• **Task**: When you reach the line containing "set_input_delay 0.585 -clock" in the entries below, start writing out each line exactly, and stop after the line containing "valid with dmem_req".

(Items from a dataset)
===== config.mk =====
export PLATFORM = sky130hd
export DESIGN_NAME = fetch_unit
export DESIGN_NICKNAME = d
export VERILOG_FILES = /design/src/rtl/fetch_unit.sv
export SDC_FILE = /design/constraint.sdc
export NUM_CORES = 1
export LEC_CHECK = 0
export ABC_AREA = 1
export CAP_MARGIN = 20
export CORE_MARGIN = 10
export CORE_UTILIZATION = 54
export CTS_BUF_LIST = sky130_fd_sc_hd__clkbuf_16
export CTS_CLUSTER_DIAMETER = 60
export DETAILED_ROUTE_END_ITERATION = 16
export PLACE_DENSITY_LB_ADDON = 0.15
export SYNTH_ARGS = -nofsm -noshare
export SYNTH_HDL_FRONTEND = slang
export SYNTH_SLANG_ARGS = --single-unit

===== constraint.sdc =====
create_clock -name clk -period 3.9 [get_ports clk]
set_clock_uncertainty 0.05 [all_clocks]
set_input_delay 0.585 -clock clk [delete_from_list [all_inputs] [get_ports clk]]
set_output_delay 0.585 -clock clk [all_outputs]
set_load 0.005 [all_outputs]
### config.mk
export PLATFORM = sky130hd
export DESIGN_NAME = m_chk_redirect
export DESIGN_NICKNAME = d
export VERILOG_FILES = /design/src/rtl/m_chk_redirect.sv
export SDC_FILE = /design/constraint.sdc
export NUM_CORES = 1
export LEC_CHECK = 0
export CAP_MARGIN = 25
export CORE_ASPECT_RATIO = 2
export CORE_MARGIN = 2
export CORE_UTILIZATION = 42
export DETAILED_ROUTE_END_ITERATION = 8
export PLACE_DENSITY = 0.82
export SETUP_SLACK_MARGIN = 0.4
export SYNTH_ARGS = -nofsm -noshare
export SYNTH_HDL_FRONTEND = slang
export SYNTH_SLANG_ARGS = --single-unit
### constraint.sdc
create_clock -name clk -period 3.5 [get_ports clk]
set_clock_uncertainty 0.2 [all_clocks]
set_input_delay 0.525 -clock clk [delete_from_list [all_inputs] [get_ports clk]]
set_output_delay 0.525 -clock clk [all_outputs]
set_load 0.01 [all_outputs]
===== src/rtl/mem_wb_stage_if.sv =====
// Data-memory request/acknowledge bus between the MEM stage and data memory.
//   dmem_req    stage -> mem  access request, held until acknowledged
//   dmem_we     stage -> mem  1=write, 0=read; valid with dmem_req
//   dmem_addr   stage -> mem  byte address
//   dmem_wdata  stage -> mem  store data
//   dmem_rdata  mem -> stage  load data; valid with dmem_ack
//   dmem_ack    mem -> stage  access complete; may arrive in the request cycle
interface mem_wb_stage_if;
    logic        dmem_req;
    logic        dmem_we;
    logic [31:0] dmem_addr;
    logic [31:0] dmem_wdata;
    logic [31:0] dmem_rdata;
    logic        dmem_ack;

    modport master (output dmem_req, dmem_we, dmem_addr, dmem_wdata,
                    input  dmem_rdata, dmem_ack);
    modport slave  (input  dmem_req, dmem_we, dmem_addr, dmem_wdata,
                    output dmem_rdata, dmem_ack);
endinterface
### src/rtl/mips_seq_pkg.sv
`default_nettype none
// +------------------------------------------------------------------------+
// | Package     : mips_seq_pkg                                             |
// | Description : Phase numbering and default instruction lengths shared   |
// |               by the machine-cycle sequencer and the control FSM.      |
// | Revision    : 1.0 - initial release                                    |
// +------------------------------------------------------------------------+
package mips_seq_pkg;

    // Phase numbers driven onto count_state of the datapath.
    localparam int PH_IDLE   = 0;
    localparam int PH_FETCH  = 1;
    localparam int PH_DECODE = 2;
    localparam int PH_EXEC   = 3;  // EXEC / ADDR
    localparam int PH_WB     = 4;  // WB / MEM
    localparam int PH_DUMMY  = 5;  // MEM-DUMMY

    // Default instruction lengths, in phases.
    localparam int LEN_RTYPE  = 5;
    localparam int LEN_SW     = 5;
    localparam int LEN_LW     = 5;
    localparam int LEN_BRANCH = 3;

endpackage : mips_seq_pkg
`default_nettype wire

### src/rtl/machine_cycle_sequencer_sat_counter.sv
`default_nettype none
// +------------------------------------------------------------------------+
// | Module      : sat_counter                                              |
// | Description : Up-counter that sticks at all-ones instead of wrapping.  |
// |               Compiled only when SEQ_RETIRE_COUNT_EN is defined.       |
// | Ports       : clk, reset (sync, active-high), inc, count[WIDTH-1:0]    |
// | Revision    : 1.0 - initial release                                    |
// +------------------------------------------------------------------------+
`ifdef SEQ_RETIRE_COUNT_EN
module sat_counter #(
    parameter int WIDTH = 16
) (
    input  logic             clk,
    input  logic             reset,
    input  logic             inc,
    output logic [WIDTH-1:0] count
);

    logic [WIDTH-1:0] r_count;

    always_ff @(posedge clk) begin
        if (reset) begin
            r_count <= '0;
        end else if (inc && (r_count != '1)) begin
            r_count <= r_count + 1'b1;
        end
    end

    assign count = r_count;

endmodule : sat_counter
`endif
`default_nettype wire

### src/rtl/machine_cycle_sequencer.sv
`default_nettype none
// +------------------------------------------------------------------------+
// | Module      : machine_cycle_sequencer                                  |
// | Description : Generates machine-cycle phase numbers 1..len_q for a     |
// |               multi-cycle MIPS core. Length is latched per instruction |
// |               on FETCH entry, stall holds the phase, flag marks the    |
// |               retiring (last, unstalled) phase.                        |
// | Ports       : clk, reset (sync, active-high), enable, stall,           |
// |               cycle_len -> phase, flag, busy, len_q, retired           |
// | Config      : SEQ_RETIRE_COUNT_EN - when defined, retired counts       |
// |               retired instructions (saturating); otherwise tied to 0.  |
// | Revision    : 1.0 - initial release                                    |
// +------------------------------------------------------------------------+
module machine_cycle_sequencer
    import mips_seq_pkg::*;
#(
    parameter int CNT_WIDTH     = 3,
    parameter int MAX_PHASES    = 6,
    parameter int MIN_PHASES    = 2,
    parameter int RET_CNT_WIDTH = 16
) (
    input  logic                     clk,
    input  logic                     reset,
    input  logic                     enable,
    input  logic                     stall,
    input  logic [CNT_WIDTH-1:0]     cycle_len,
    output logic [CNT_WIDTH-1:0]     phase,
    output logic                     flag,
    output logic                     busy,
    output logic [CNT_WIDTH-1:0]     len_q,
    output logic [RET_CNT_WIDTH-1:0] retired
);

    localparam logic [CNT_WIDTH-1:0] C_MIN   = CNT_WIDTH'(MIN_PHASES);
    localparam logic [CNT_WIDTH-1:0] C_MAX   = CNT_WIDTH'(MAX_PHASES);
    localparam logic [CNT_WIDTH-1:0] C_IDLE  = CNT_WIDTH'(PH_IDLE);
    localparam logic [CNT_WIDTH-1:0] C_FETCH = CNT_WIDTH'(PH_FETCH);

    logic [CNT_WIDTH-1:0] r_phase;
    logic [CNT_WIDTH-1:0] r_len_q;
    logic [CNT_WIDTH-1:0] w_phase_nxt;
    logic [CNT_WIDTH-1:0] w_len_nxt;
    logic [CNT_WIDTH-1:0] w_len_clamped;
    logic                 w_busy;
    logic                 w_flag;

    // Requested length forced into [MIN_PHASES, MAX_PHASES].
    always_comb begin
        w_len_clamped = cycle_len;
        if (cycle_len < C_MIN) begin
            w_len_clamped = C_MIN;
        end else if (cycle_len > C_MAX) begin
            w_len_clamped = C_MAX;
        end
    end

    // State register.
    always_ff @(posedge clk) begin
        if (reset) begin
            r_phase <= C_IDLE;
            r_len_q <= '0;
        end else begin
            r_phase <= w_phase_nxt;
            r_len_q <= w_len_nxt;
        end
    end

    // Next-state logic. A new instruction is started either from IDLE or
    // directly off the retiring phase, so back-to-back instructions carry
    // no idle bubble.
    always_comb begin
        w_phase_nxt = r_phase;
        w_len_nxt   = r_len_q;
        if (r_phase == C_IDLE) begin
            if (enable && !stall) begin
                w_phase_nxt = C_FETCH;
                w_len_nxt   = w_len_clamped;
            end
        end else if (!stall) begin
            if (r_phase == r_len_q) begin
                if (enable) begin
                    w_phase_nxt = C_FETCH;
                    w_len_nxt   = w_len_clamped;
                end else begin
                    w_phase_nxt = C_IDLE;
                end
            end else begin
                w_phase_nxt = r_phase + 1'b1;
            end
        end
    end

    // Output logic.
    always_comb begin
        w_busy = (r_phase != C_IDLE);
        w_flag = w_busy && (r_phase == r_len_q) && !stall;
    end

    assign phase = r_phase;
    assign len_q = r_len_q;
    assign busy  = w_busy;
    assign flag  = w_flag;

`ifdef SEQ_RETIRE_COUNT_EN
    sat_counter #(
        .WIDTH (RET_CNT_WIDTH)
    ) u_retired (
        .clk   (clk),
        .reset (reset),
        .inc   (w_flag),
        .count (retired)
    );
`else
    assign retired = '0;
`endif

endmodule : machine_cycle_sequencer
`default_nettype wire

• **Written solution**:
set_input_delay 0.585 -clock clk [delete_from_list [all_inputs] [get_ports clk]]
set_output_delay 0.585 -clock clk [all_outputs]
set_load 0.005 [all_outputs]
### config.mk
export PLATFORM = sky130hd
export DESIGN_NAME = m_chk_redirect
export DESIGN_NICKNAME = d
export VERILOG_FILES = /design/src/rtl/m_chk_redirect.sv
export SDC_FILE = /design/constraint.sdc
export NUM_CORES = 1
export LEC_CHECK = 0
export CAP_MARGIN = 25
export CORE_ASPECT_RATIO = 2
export CORE_MARGIN = 2
export CORE_UTILIZATION = 42
export DETAILED_ROUTE_END_ITERATION = 8
export PLACE_DENSITY = 0.82
export SETUP_SLACK_MARGIN = 0.4
export SYNTH_ARGS = -nofsm -noshare
export SYNTH_HDL_FRONTEND = slang
export SYNTH_SLANG_ARGS = --single-unit
### constraint.sdc
create_clock -name clk -period 3.5 [get_ports clk]
set_clock_uncertainty 0.2 [all_clocks]
set_input_delay 0.525 -clock clk [delete_from_list [all_inputs] [get_ports clk]]
set_output_delay 0.525 -clock clk [all_outputs]
set_load 0.01 [all_outputs]
===== src/rtl/mem_wb_stage_if.sv =====
// Data-memory request/acknowledge bus between the MEM stage and data memory.
//   dmem_req    stage -> mem  access request, held until acknowledged
//   dmem_we     stage -> mem  1=write, 0=read; valid with dmem_req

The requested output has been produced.